━━━━━ SOURCE RECORDS

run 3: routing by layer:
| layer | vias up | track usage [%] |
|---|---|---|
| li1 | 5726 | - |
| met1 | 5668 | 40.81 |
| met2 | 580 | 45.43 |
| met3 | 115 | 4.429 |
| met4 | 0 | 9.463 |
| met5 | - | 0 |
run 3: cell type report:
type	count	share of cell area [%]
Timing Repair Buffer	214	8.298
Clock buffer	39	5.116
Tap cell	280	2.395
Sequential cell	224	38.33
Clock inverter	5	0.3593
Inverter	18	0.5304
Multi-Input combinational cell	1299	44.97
<file path="src/rtl/stereo_pkg.sv">
// -----------------------------------------------------------------------------
// stereo_pkg
// Shared constants for the stereo census / disparity pipeline.
//   DEF_*      : default geometry used by census_window and its line buffers
//   CENSUS_W   : census vector width, shared with the disparity minimiser
//   census_t   : census vector type (lham/rham operands downstream)
//   clog2_min1 : address/counter width helper that never returns zero
// -----------------------------------------------------------------------------
package stereo_pkg;
   localparam int DEF_PIXEL_WIDTH  = 8;
   localparam int DEF_LINE_WIDTH   = 16;
   localparam int DEF_NUM_LINES    = 3;
   localparam int DEF_HAMMING_SIZE = DEF_NUM_LINES * DEF_NUM_LINES - 2;
   localparam int CENSUS_W         = DEF_HAMMING_SIZE + 1;

   typedef logic [CENSUS_W-1:0] census_t;

   function automatic int clog2_min1(input int v);
      return (v <= 2) ? 1 : $clog2(v);
   endfunction
endpackage

</file>
<file path="src/rtl/census_linebuf.sv">
// -----------------------------------------------------------------------------
// census_linebuf
// One image line of pixel storage, indexed by column. The read port is
// combinational so the old contents at i_addr are seen before the write
// at the same address lands on the clock edge (read-before-write).
//   i_clk   : clock
//   i_we    : write enable (one write per accepted pixel)
//   i_addr  : column address, shared by read and write
//   i_wdata : data written at i_addr
//   o_rdata : current contents at i_addr
// -----------------------------------------------------------------------------
module census_linebuf
   import stereo_pkg::*;
#(
   parameter int DATA_W = DEF_PIXEL_WIDTH,
   parameter int DEPTH  = DEF_LINE_WIDTH,
   parameter int ADDR_W = clog2_min1(DEF_LINE_WIDTH)
) (
   input  logic              i_clk,
   input  logic              i_we,
   input  logic [ADDR_W-1:0] i_addr,
   input  logic [DATA_W-1:0] i_wdata,
   output logic [DATA_W-1:0] o_rdata
);
   // Contents are never cleared; stale data is masked by the window valid logic.
   logic [DATA_W-1:0] r_mem [DEPTH];

   assign o_rdata = r_mem[i_addr];

   always_ff @(posedge i_clk) begin
      if (i_we) r_mem[i_addr] <= i_wdata;
   end
endmodule

</file>
<file path="src/rtl/census_window.sv">
// -----------------------------------------------------------------------------
// census_window
// Streaming NUM_LINES x NUM_LINES census transform over a raster pixel stream.
//   clk       : clock, rising edge
//   reset     : synchronous, active-low; overrides pix_valid/sof
//   pix_in    : raster-order pixel
//   pix_valid : pix_in accepted this edge (no backpressure)
//   sof       : start of frame, qualified by pix_valid; pixel is (0,0)
//   ham_out   : census vector, bit HAMMING_SIZE = top-left neighbour
//   ham_valid : one-cycle pulse, one edge after the pixel that completes a window
// -----------------------------------------------------------------------------
module census_window
   import stereo_pkg::*;
#(
   parameter int PIXEL_WIDTH  = DEF_PIXEL_WIDTH,
   parameter int LINE_WIDTH   = DEF_LINE_WIDTH,
   parameter int NUM_LINES    = DEF_NUM_LINES,
   parameter int HAMMING_SIZE = NUM_LINES * NUM_LINES - 2
) (
   input  logic                   clk,
   input  logic                   reset,
   input  logic [PIXEL_WIDTH-1:0] pix_in,
   input  logic                   pix_valid,
   input  logic                   sof,
   output logic [HAMMING_SIZE:0]  ham_out,
   output logic                   ham_valid
);
   localparam int COL_W = clog2_min1(LINE_WIDTH);
   localparam int ROW_W = clog2_min1(NUM_LINES);
   localparam int CTR   = (NUM_LINES - 1) / 2;
   localparam logic [COL_W-1:0] COL_LAST = COL_W'(LINE_WIDTH - 1);
   localparam logic [COL_W-1:0] COL_MIN  = COL_W'(NUM_LINES - 1);
   localparam logic [ROW_W-1:0] ROW_LAST = ROW_W'(NUM_LINES - 1);

   logic [COL_W-1:0]       r_col, w_col_cur;
   logic [ROW_W-1:0]       r_row, w_row_cur;
   logic [PIXEL_WIDTH-1:0] r_win     [NUM_LINES][NUM_LINES];
   logic [PIXEL_WIDTH-1:0] w_win_nxt [NUM_LINES][NUM_LINES];
   logic [PIXEL_WIDTH-1:0] w_lb_rd   [NUM_LINES-1];
   logic [HAMMING_SIZE:0]  r_ham, w_census;
   logic                   r_ham_vld, w_full;

   // sof relabels the incoming pixel as (0,0) before anything else uses the counts.
   assign w_col_cur = sof ? '0 : r_col;
   assign w_row_cur = sof ? '0 : r_row;
   // Row saturates at ROW_LAST, so equality means "enough lines in this frame".
   assign w_full    = (w_row_cur == ROW_LAST) && (w_col_cur >= COL_MIN);

   // Buffer 0 holds the previous line, buffer k the line k+1 above; each
   // buffer passes its displaced pixel down to the next-older buffer.
   for (genvar k = 0; k < NUM_LINES - 1; k++) begin : g_lb
      logic [PIXEL_WIDTH-1:0] w_wdata;
      if (k == 0) begin : g_head
         assign w_wdata = pix_in;
      end else begin : g_tail
         assign w_wdata = w_lb_rd[k-1];
      end
      census_linebuf #(
         .DATA_W (PIXEL_WIDTH),
         .DEPTH  (LINE_WIDTH),
         .ADDR_W (COL_W)
      ) u_lb (
         .i_clk   (clk),
         .i_we    (pix_valid & reset),
         .i_addr  (w_col_cur),
         .i_wdata (w_wdata),
         .o_rdata (w_lb_rd[k])
      );
   end

   // Window after this pixel: shift left, new right column oldest line on top.
   always_comb begin
      for (int r = 0; r < NUM_LINES; r++) begin
         for (int c = 0; c < NUM_LINES - 1; c++) w_win_nxt[r][c] = r_win[r][c+1];
      end
      for (int r = 0; r < NUM_LINES - 1; r++) w_win_nxt[r][NUM_LINES-1] = w_lb_rd[NUM_LINES-2-r];
      w_win_nxt[NUM_LINES-1][NUM_LINES-1] = pix_in;
   end

   // Census over the post-shift window so the vector registers one edge after acceptance.
   always_comb begin
      int b;
      w_census = '0;
      b        = HAMMING_SIZE;
      for (int r = 0; r < NUM_LINES; r++) begin
         for (int c = 0; c < NUM_LINES; c++) begin
            if (!(r == CTR && c == CTR)) begin
               w_census[b] = (w_win_nxt[r][c] < w_win_nxt[CTR][CTR]);
               b           = b - 1;
            end
         end
      end
   end

   always_ff @(posedge clk) begin
      if (!reset) begin
         r_col     <= '0;
         r_row     <= '0;
         r_ham     <= '0;
         r_ham_vld <= 1'b0;
         for (int r = 0; r < NUM_LINES; r++)
            for (int c = 0; c < NUM_LINES; c++) r_win[r][c] <= '0;
      end else begin
         r_ham_vld <= 1'b0;
         if (pix_valid) begin
            r_win <= w_win_nxt;
            if (w_full) begin
               r_ham     <= w_census;
               r_ham_vld <= 1'b1;
            end
            if (w_col_cur == COL_LAST) begin
               r_col <= '0;
               r_row <= (w_row_cur == ROW_LAST) ? w_row_cur : w_row_cur + 1'b1;
            end else begin
               r_col <= w_col_cur + 1'b1;
               r_row <= w_row_cur;
            end
         end
      end
   end

   assign ham_out   = r_ham;
   assign ham_valid = r_ham_vld;
endmodule

</file>
`config.mk`:
```
export PLATFORM = sky130hd
export DESIGN_NAME = tl45_decode_queue_flat
export DESIGN_NICKNAME = d
export VERILOG_FILES = /design/src/rtl/tl45_decode_queue_if.sv /design/src/rtl/tl45_decode_queue.sv /design/src/flat_wrapper.sv
export SDC_FILE = /design/constraint.sdc
export NUM_CORES = 1
export LEC_CHECK = 0
export ABC_CLOCK_PERIOD_IN_PS = 7200
export BUFFER_PORTS_ARGS = -buffer_cell sky130_fd_sc_hd__buf_2
export CELL_PAD_IN_SITES_DETAIL_PLACEMENT = 1
export CELL_PAD_IN_SITES_GLOBAL_PLACEMENT = 2
export CORE_ASPECT_RATIO = 0.8
export CORE_MARGIN = 2
export CORE_UTILIZATION = 41
export CTS_BUF_LIST = sky130_fd_sc_hd__clkbuf_8
export CTS_CLUSTER_DIAMETER = 40
export DETAILED_ROUTE_END_ITERATION = 10
export HOLD_SLACK_MARGIN = 0.02
export PLACE_DENSITY = 0.95
export REMOVE_ABC_BUFFERS = 1
export SYNTH_ARGS = -nofsm -noshare
export SYNTH_HDL_FRONTEND = slang
export SYNTH_SLANG_ARGS = --single-unit
export TNS_END_PERCENT = 10
```
`constraint.sdc`:
```
create_clock -name i_clk -period 7.2 [get_ports i_clk]
set_input_delay 0.72 -clock i_clk [delete_from_list [all_inputs] [get_ports i_clk]]
set_output_delay 0.72 -clock i_clk [all_outputs]
set_load 0.02 [all_outputs]
```
`config.mk`:
```
export PLATFORM = sky130hd
export DESIGN_NAME = tx_sched
export DESIGN_NICKNAME = d
export VERILOG_FILES = /design/src/rtl/tx_sched.sv
export SDC_FILE = /design/constraint.sdc
export NUM_CORES = 1
export LEC_CHECK = 0
export ABC_CLOCK_PERIOD_IN_PS = 3150
export BUFFER_PORTS_ARGS = -buffer_cell sky130_fd_sc_hd__buf_4
export CAP_MARGIN = 40
export CORE_ASPECT_RATIO = 0.8
export CORE_MARGIN = 5
export CORE_UTILIZATION = 28
export CTS_CLUSTER_SIZE = 25
export DETAILED_ROUTE_END_ITERATION = 12
export HOLD_SLACK_MARGIN = 0.12
export PLACE_DENSITY_LB_ADDON = 0.3
export SETUP_SLACK_MARGIN = 0.02
export SYNTH_ARGS = -nofsm -noshare
export SYNTH_HDL_FRONTEND = slang
export SYNTH_SLANG_ARGS = --single-unit
```
`constraint.sdc`:
```
create_clock -name i_clk -period 3.15 [get_ports i_clk]
set_input_delay 0.63 -clock i_clk [delete_from_list [all_inputs] [get_ports i_clk]]
set_output_delay 0.63 -clock i_clk [all_outputs]
set_load 0.005 [all_outputs]
```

━━━━━━━━━━

WHAT YOU HAVE TO DO:
Look through the entries. Copy out each line with "write" in it.

TASK ANSWER:
// combinational so the old contents at i_addr are seen before the write
// at the same address lands on the clock edge (read-before-write).
//   i_we    : write enable (one write per accepted pixel)
//   i_addr  : column address, shared by read and write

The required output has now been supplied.